I gleefully await your additions:)

Wednesday, September 02, 2009

Reliving InterCo through Old School Gyama Songs


I know i'm always going on and on about how I didn't enjoy secondary school, and how I wish I'd gotten so much more out of the experience. But there is one aspect of life in secondary school that I can't get over. That I absolutely loved, and that I keep remembering.

InterCo.

Back in the day, I was an athlete. Not a fantastic athlete but an athlete nonetheless. Which means I got to go to all the InterCo, and Super-Zonals and Regionals. I even got to go to GSTS one time and saw my oldest friend, Acidic. Best fun ever.

One of the great things about interco is that it came with the chance to see the Cape school boys. Adisco, Augusco, Kwabotwe and all the others. Which was awesome. I mean, which gey hey girl didn't want to see boys!? Even if they were only chop-box boys as we used to call them in those days. My fondest memory of those times is of abandoning the Gey Hey squad to go shee gyama with the Augusco boys. Gosh, what fun!

I remember feeling so gbesh all dressed up in the athletic jerseys, powdered faces, reeking of cheap perfume, and scarfing my hair with bandanas from Kwabotwe. In 1999, bandanas were the in thing. If a guy wanted to speak with a girl, all he had to do was offer a bandana. I had Kwabotwe, Augusco and Adisco bandanas but I loved to wear the Kwabotwe one the best because together with the yellow and green from Gey hey, it was like being draped with our national colors.

Now a big part of InterCo is the gyama that goes with it. And I wasn't part of the gyama squad (yes, people, gey hey had a gyama squad), but I was always excited to join in the fun.

Even had favorites.

So here are two of my favorites.

1. What a mighty school gey hey
What a mighty school gey hey
Holy bow before us
Kwabotwe adore us
What a mighty school gey hey

2. Augusco w’a we o
Augusco w’a we o
Kwabotwe w’edi first
Adisco w’edi second
Augusco w’awe o

Here's the translation for the non-twi speakers.

Augusco placed last
Augusco placed last
Kwabotwe placed first
Adisco placed second
Augusco placed last.

I know y'all are dying to come out with your interco stories and favorite gyama songs and how Motowners pose like they're dadabee and all, so go crazy:) *rubs hands in glee*

Adisco, you there? Augusco, Odadees, Accra Aca, Rosec, HolyCo, ManSite, Abugiss, Motown, Pojoss, Amanfoo, Labone, RONEDROSS, Kwabotwe, St Louis, Opoku Ware, GSTS, Swesco, Winnesec, Apam Secondary, Likpe Secondary, Fiasec, Bogoso Secondary, Kumasi High, HotCass, Ketasco, Tadisco, Mawuli, St Francis Xavier, Petersco, HEPPS, BIHECO, St. Pauls, Kimbu, Agiss, Merries, Gey Hey, Akosec, Porter Girls, Ola, SOS-HGIC, Tarsco, GIS, Tamasco, Lincoln, St Johns, Osu Presec, Ghanass, Wenchi Secondary, Koforidua Sec Tech, O'Reilly, Where you at? Come out with your Gyama!
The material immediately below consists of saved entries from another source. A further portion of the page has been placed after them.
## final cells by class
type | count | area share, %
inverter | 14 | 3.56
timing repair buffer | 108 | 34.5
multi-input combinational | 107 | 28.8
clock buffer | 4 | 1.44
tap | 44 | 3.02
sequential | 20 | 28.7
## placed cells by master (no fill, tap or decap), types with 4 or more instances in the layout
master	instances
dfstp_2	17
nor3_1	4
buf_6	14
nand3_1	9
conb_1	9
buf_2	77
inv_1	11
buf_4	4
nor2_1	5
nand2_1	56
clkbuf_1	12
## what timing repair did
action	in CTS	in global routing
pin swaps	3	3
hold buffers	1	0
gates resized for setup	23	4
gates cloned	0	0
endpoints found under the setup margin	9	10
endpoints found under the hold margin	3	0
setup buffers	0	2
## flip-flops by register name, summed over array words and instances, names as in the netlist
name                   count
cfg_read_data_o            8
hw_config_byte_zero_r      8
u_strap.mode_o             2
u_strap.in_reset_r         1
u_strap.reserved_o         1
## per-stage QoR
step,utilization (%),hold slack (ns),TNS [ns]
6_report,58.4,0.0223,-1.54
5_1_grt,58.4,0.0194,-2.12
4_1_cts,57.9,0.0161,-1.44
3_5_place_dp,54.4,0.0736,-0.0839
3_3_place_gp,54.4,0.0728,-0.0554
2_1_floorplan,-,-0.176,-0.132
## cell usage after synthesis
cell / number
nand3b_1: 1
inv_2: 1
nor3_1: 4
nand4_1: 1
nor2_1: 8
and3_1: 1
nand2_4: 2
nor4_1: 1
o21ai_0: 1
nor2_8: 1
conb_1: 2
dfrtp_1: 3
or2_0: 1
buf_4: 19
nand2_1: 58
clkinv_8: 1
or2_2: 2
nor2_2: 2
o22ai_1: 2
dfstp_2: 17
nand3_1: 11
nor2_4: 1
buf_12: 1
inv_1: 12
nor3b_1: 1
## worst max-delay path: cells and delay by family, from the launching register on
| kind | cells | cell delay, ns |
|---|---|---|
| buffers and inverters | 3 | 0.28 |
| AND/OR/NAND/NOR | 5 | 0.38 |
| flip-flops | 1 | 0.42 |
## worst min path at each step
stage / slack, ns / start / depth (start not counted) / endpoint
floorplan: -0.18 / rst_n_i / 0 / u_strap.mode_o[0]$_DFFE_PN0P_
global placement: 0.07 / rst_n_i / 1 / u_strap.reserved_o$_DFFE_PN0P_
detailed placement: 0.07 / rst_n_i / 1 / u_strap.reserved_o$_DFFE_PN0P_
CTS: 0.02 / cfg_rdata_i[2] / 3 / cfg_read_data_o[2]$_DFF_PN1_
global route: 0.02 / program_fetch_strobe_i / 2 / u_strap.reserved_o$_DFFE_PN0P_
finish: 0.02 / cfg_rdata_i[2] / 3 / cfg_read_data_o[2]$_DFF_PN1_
[src/pkg/lpc_map.svh]
// Register map, field positions, reset values and the operating summary of the pixel clock block
// Summary of operation
// - Fourth-pulse-drop set: every fourth pixel clock period stays low, three of four pulse.
// - Divisor zero gives pixel clock at half source rate.
// - Bypass set: undivided source clock goes out as pixel clock.
// - Each line emits clocks-per-line field plus one pixel clocks; field ten bits.
// - Genlock select locks line and frame sync to the VGA timing generator.
// - In TFT mode the AC-bias output is an output enable during pixel bursts.
// - In TFT mode data changes on the selected edge only while enable is active.
// - Without bypass, pixel edge select 0 drives data on rising edge, 1 on falling edge; bypass uses the rising edge only.
// - Line-pulse invert 0 makes the line pulse active high, inactive low.
// - Line-pulse invert 1 makes the line pulse active low, inactive high.
// - Without bypass, pixel clock period is pixel divisor plus two source clocks.
`ifndef LPC_MAP_SVH
`define LPC_MAP_SVH
`define LPC_OFS_TIMING2 12'h028
`define LPC_OFS_STATUS 12'h02C
`define LPC_TIMING2_RESET 32'h0000_0000
`define LPC_TIMING2_WMASK 32'h0FFF_FFFF
`define LPC_BIT_DROP 27
`define LPC_BIT_BYPASS 26
`define LPC_CPL_MSB 25
`define LPC_CPL_LSB 16
`define LPC_BIT_GENLOCK 15
`define LPC_BIT_OE_INV 14
`define LPC_BIT_EDGE 13
`define LPC_BIT_LP_INV 12
`define LPC_PCD_MSB 4
`define LPC_PCD_LSB 0
`define LPC_STAT_BIT_BUSY 0
`define LPC_STAT_BIT_LP 1
`define LPC_STAT_CNT_MSB 25
`define LPC_STAT_CNT_LSB 16
`define LPC_DROP_SLOT 2'h3
`endif

[src/pkg/lpc_pkg.sv]
// Types shared by the pixel clock and polarity block
package lpc_pkg;
	typedef enum logic [1:0] {
		lpc_idle,
		lpc_burst,
		lpc_line_pulse
	} lpc_state_t;
endpackage
## config.mk

```make
export PLATFORM = sky130hd
export DESIGN_NAME = dram_mode_reg_burst_order
export DESIGN_NICKNAME = d
export VERILOG_FILES = /design/src/rtl/dmr_pkg.sv /design/src/rtl/dmr_cfg_if.sv /design/src/rtl/dmr_burst_seq.sv /design/src/rtl/dram_mode_reg_burst_order.sv
export VERILOG_INCLUDE_DIRS = /design/src /design/src/rtl
export SDC_FILE = /design/constraint.sdc
export NUM_CORES = 1
export LEC_CHECK = 0
export BUFFER_PORTS_ARGS = -buffer_cell sky130_fd_sc_hd__buf_2
export CORE_MARGIN = 5
export CORE_UTILIZATION = 30
export DETAILED_ROUTE_END_ITERATION = 7
export PLACE_DENSITY = 0.5
export SKIP_LAST_GASP = 1
export SYNTH_ARGS = -nofsm -noshare
export SYNTH_HDL_FRONTEND = slang
export SYNTH_HIERARCHICAL = 1
export SYNTH_SLANG_ARGS = --single-unit
export TNS_END_PERCENT = 10
```

## constraint.sdc

```tcl
create_clock -name clk_i -period 3 [get_ports clk_i]
set_input_delay 0.45 -clock clk_i [delete_from_list [all_inputs] [get_ports clk_i]]
set_output_delay 0.45 -clock clk_i [all_outputs]
set_load 0.02 [all_outputs]
```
ps: Is it true that in Motown, only the kamkpe girls did athletics? Like say, pɛkyɛɛpɛ (aka dadabee) girls would never run or play hockey or so anything physical? Ei peoples!
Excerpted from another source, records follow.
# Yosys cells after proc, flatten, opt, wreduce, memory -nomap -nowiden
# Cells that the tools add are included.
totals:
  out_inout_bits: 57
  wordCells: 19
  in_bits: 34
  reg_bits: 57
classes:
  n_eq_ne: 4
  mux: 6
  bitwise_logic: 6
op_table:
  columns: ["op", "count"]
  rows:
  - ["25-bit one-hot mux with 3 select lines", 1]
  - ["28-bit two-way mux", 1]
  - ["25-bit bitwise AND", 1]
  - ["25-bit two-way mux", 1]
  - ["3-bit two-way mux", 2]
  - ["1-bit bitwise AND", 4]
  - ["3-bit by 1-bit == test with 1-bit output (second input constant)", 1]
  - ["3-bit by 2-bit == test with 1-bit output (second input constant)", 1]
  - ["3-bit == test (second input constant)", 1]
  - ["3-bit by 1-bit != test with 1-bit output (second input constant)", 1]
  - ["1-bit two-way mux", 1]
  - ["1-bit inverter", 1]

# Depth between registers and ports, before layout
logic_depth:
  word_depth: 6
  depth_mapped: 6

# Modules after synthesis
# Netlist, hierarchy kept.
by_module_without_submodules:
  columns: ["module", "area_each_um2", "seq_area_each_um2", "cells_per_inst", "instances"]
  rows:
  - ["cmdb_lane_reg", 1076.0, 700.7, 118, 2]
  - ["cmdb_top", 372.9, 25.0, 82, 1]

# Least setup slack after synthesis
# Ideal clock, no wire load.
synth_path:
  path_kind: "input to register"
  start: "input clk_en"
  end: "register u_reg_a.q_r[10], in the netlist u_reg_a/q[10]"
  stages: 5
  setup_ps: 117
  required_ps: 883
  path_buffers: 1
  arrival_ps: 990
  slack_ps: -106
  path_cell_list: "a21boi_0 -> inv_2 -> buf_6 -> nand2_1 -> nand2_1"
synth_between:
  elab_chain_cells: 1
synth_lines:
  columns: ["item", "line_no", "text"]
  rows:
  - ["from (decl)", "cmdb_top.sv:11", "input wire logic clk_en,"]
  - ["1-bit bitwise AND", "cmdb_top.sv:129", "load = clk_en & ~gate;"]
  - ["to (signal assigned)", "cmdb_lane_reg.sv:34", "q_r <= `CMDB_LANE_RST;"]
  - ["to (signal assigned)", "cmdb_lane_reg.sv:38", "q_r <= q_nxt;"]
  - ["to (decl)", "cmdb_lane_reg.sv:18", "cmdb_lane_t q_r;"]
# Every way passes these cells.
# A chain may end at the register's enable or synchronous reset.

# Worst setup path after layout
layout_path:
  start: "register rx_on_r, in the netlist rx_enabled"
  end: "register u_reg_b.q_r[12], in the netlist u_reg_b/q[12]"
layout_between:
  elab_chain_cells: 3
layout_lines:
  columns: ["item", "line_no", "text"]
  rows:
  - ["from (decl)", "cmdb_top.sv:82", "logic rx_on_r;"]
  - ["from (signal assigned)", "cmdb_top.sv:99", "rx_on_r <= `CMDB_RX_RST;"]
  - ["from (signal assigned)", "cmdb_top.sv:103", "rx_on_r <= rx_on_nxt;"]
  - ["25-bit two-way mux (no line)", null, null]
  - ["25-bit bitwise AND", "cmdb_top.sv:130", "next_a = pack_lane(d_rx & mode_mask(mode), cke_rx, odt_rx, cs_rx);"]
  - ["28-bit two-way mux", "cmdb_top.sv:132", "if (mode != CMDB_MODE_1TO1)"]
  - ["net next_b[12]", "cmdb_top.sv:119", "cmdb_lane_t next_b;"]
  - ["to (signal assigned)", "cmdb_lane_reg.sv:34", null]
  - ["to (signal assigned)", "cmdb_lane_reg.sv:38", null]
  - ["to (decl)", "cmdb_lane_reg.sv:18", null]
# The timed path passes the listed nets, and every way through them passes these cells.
photo: me in a gyama moment at Ashale-Botwe after the Ghana-US game, Summer 2006.

Tuesday, September 01, 2009

Who is afraid of Madam High Heel? Ghanaian myths, legends and spooky stories

On the way home from work yesterday, the conversation turned to Ghanaian myths. One of my friends told us about a figure, whose head is supposed to be made from bofrot, and who entices people in a scary voice to bite the head. Apparently, whether you bite the bofrot or not, you will be killed by this bofrot-headed character. lol!

That led me to think about Madam High Heel (often pronounced madam high hill). Thing is, I never quite got what was supposed to be scary about Madam High Heel. Does anyone know the story there?

Then several years ago, there was the scare about people in town who touch you and you lose your "thing". Pretty scary for men, I bet.

And how could we forget Maame Water, the mermaid who is what? the devil's servant? And who will catch you if you go to the beach at night? Don't they even say that the hair extensions that women use to braid their hair comes from Maame Water? hehe.

I'm fuzzy on all the details of these myths, but they still scare me. I'm not sure what exactly is supposed to be scary about them but somehow, I just know that you don't want to mess with these characters.

Can anyone supply the details? Do you know any other Ghanaian myths, legends, and spooky stories?